Suppose after backpropagation, one entry in W_Q¹ has gradient +0.023. If we increase this weight by 0.001, the loss increases by 0.000023. It is making the prediction worse. The fix: decrease it.


6. Gradient descent — update the weights

Every weight now has a gradient. The update rule:

\[ W \leftarrow W - \eta \cdot \frac{\partial \mathcal{L}}{\partial W} \]

\(\eta\) is the learning rate — typically 0.0001 to 0.00003. The W_Q¹ entry with gradient +0.023 and η = 0.0001:

\[ W \leftarrow W - 0.0001 \times 0.023 = W - 0.0000023 \]

A tiny nudge. But this happens simultaneously for every parameter — all 175 billion, each nudged in its own loss-reducing direction.

Why such a small learning rate? The gradient tells us which direction is downhill right now — but only locally. A large step might overshoot the valley. A small step follows the slope carefully, making slow but reliable progress.

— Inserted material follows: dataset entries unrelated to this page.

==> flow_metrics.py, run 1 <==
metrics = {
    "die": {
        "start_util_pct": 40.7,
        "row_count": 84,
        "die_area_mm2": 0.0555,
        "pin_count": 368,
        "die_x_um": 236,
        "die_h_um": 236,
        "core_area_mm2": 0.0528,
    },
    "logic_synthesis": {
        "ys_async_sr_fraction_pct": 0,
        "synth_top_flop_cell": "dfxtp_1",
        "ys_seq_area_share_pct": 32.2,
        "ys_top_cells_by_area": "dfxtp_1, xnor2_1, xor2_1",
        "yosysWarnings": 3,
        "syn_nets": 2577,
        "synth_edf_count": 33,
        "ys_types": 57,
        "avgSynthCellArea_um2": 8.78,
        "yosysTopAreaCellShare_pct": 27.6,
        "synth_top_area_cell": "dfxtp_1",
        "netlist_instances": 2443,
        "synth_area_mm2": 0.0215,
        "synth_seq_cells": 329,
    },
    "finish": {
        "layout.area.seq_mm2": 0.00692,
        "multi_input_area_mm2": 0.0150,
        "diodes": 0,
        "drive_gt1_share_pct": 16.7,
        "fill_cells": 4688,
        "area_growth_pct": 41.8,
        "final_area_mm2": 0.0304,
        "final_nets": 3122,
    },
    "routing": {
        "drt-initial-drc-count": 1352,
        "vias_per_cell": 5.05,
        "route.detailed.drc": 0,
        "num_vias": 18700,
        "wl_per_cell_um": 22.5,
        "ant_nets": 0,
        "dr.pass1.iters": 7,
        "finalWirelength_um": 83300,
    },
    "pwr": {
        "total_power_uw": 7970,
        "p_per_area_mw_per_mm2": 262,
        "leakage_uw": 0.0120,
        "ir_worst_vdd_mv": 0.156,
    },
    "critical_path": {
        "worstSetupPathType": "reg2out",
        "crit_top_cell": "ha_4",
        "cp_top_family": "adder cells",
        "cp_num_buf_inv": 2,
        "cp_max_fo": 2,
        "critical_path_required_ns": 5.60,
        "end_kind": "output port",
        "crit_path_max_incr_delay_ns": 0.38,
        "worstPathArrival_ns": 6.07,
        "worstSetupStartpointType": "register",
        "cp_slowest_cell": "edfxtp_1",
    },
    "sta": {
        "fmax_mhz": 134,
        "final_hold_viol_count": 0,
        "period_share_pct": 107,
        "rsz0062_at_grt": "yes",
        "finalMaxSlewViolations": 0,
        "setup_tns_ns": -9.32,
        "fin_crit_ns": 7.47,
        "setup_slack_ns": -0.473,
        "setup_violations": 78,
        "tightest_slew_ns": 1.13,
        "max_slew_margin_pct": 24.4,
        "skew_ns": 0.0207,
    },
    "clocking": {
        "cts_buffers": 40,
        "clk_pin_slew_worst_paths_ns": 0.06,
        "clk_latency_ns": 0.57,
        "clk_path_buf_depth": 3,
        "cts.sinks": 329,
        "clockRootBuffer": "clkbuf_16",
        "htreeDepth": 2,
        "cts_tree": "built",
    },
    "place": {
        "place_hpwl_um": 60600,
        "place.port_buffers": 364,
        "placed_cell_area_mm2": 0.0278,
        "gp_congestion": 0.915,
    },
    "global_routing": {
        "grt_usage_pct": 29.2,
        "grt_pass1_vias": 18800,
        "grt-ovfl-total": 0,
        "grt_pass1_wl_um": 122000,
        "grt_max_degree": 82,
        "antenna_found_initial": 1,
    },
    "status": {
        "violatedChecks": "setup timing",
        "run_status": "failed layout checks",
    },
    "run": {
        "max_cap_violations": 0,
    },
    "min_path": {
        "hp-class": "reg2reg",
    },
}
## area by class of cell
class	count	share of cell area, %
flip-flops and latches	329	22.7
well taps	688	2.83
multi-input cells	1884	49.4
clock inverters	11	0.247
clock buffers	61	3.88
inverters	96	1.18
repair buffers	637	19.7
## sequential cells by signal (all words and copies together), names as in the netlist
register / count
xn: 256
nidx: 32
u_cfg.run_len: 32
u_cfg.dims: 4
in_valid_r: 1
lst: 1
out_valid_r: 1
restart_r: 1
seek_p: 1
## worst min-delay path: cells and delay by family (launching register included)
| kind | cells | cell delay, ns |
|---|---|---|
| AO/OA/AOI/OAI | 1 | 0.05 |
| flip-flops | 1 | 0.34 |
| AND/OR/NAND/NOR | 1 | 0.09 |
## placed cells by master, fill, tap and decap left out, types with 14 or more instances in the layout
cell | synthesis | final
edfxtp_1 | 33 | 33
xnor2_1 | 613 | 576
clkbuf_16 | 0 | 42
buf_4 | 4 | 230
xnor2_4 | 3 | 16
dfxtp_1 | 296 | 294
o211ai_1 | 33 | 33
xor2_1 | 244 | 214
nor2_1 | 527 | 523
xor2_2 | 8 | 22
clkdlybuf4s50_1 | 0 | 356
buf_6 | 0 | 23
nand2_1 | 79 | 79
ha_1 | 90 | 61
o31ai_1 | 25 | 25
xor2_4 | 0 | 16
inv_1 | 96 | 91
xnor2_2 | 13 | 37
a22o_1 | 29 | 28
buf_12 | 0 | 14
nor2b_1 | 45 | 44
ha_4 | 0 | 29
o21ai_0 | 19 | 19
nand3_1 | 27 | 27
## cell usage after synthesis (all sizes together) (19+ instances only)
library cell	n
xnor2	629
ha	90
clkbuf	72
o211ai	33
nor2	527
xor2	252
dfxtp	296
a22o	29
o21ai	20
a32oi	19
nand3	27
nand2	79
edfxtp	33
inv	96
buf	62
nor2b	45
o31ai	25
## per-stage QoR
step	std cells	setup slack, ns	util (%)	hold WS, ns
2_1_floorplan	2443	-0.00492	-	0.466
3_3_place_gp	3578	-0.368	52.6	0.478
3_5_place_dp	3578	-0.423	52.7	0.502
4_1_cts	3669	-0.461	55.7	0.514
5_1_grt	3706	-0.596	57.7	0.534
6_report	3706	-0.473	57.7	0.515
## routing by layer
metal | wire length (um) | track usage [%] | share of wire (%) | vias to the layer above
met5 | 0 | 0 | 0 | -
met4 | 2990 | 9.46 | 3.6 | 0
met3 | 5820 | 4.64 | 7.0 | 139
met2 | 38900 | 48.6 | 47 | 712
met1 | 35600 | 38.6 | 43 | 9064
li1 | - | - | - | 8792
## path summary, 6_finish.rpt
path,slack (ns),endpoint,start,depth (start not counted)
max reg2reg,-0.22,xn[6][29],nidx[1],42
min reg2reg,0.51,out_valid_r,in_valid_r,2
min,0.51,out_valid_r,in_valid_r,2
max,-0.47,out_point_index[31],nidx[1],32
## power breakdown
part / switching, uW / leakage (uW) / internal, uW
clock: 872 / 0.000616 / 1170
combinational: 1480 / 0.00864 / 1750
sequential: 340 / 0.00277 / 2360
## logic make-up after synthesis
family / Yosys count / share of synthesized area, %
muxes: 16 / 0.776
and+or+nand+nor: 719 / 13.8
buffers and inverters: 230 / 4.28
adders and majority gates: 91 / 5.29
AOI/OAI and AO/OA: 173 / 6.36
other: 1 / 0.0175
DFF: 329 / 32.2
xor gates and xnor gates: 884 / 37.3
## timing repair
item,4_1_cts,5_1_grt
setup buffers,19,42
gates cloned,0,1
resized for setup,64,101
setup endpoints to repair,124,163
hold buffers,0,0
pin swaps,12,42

Adam, not vanilla gradient descent. Real transformers use Adam (Adaptive Moment Estimation), which adjusts the effective learning rate per parameter based on the history of past gradients. Parameters nudged consistently in the same direction get a larger step. Parameters with noisy gradients get a smaller step. Same core idea, but faster and more stable.


7. One step, billions of times

1
Take a batch of sequences
A slice of the training data — millions of tokens at once
2
Forward pass
Compute predictions for every token position in the batch
3
Compute loss
Average cross-entropy over every position in the batch
4
Backward pass
Compute gradients for every weight via backpropagation
5
Update weights — W ← W − η · ∇W
Every parameter nudged in its loss-reducing direction
6
Repeat
GPT-3: 300 billion tokens, 175 billion parameters, hundreds of thousands of steps

What happens over the course of training. Early on, the weights are random and the loss is high. Gradients are large, weights move quickly. After thousands of steps, basic patterns emerge. After tens of thousands, the loss slows its descent — the weights are refining, not discovering. By the end, the loss has converged.

No one told W_Q to detect "street-stall craving." No one told W_K to encode "knowledge of cheap places." These structures emerged from gradient descent alone — billions of small nudges, each one saying "this weight was slightly wrong, adjust it this much."

The model never saw a label that said "this is a noun" or "this is a causal relationship." It only ever saw: given these tokens, what comes next? Across enough text, the weights that answer that question well are the weights that understand language. Next-token prediction is a deceptively simple objective. The weights it produces are not simple at all.


The full picture

init
Random initialization
All weights — W_Q, W_K, W_V, W_O, W₁, W₂ — start as random numbers
fwd
Forward pass — Parts 1–5
X′ → masked attention → residual → LN → FFN → residual → LN → × L layers → logits → P
L
Loss — −log P(correct token)
P = 0.45 → L = 0.799. A single number: how wrong was the prediction?
bwd
Backward pass — chain rule
∂L/∂W for every weight — flows back through all layers to W_Q, W_K, W_V
↓W
Weight update — W ← W − η · ∇W
Every weight nudged in the loss-reducing direction
×N
Repeat billions of times
Random weights → meaningful representations → language understanding

W_Q, W_K, W_V started as random noise. Every training step asked one question: given these tokens, what comes next? Every wrong answer sent a gradient signal backwards through the entire network, nudging every weight by a fraction of a percent.

Billions of nudges later, the weights that minimize next-token prediction loss turned out to be the weights that understand language. Not because anyone designed them that way — because that's what the math converged to.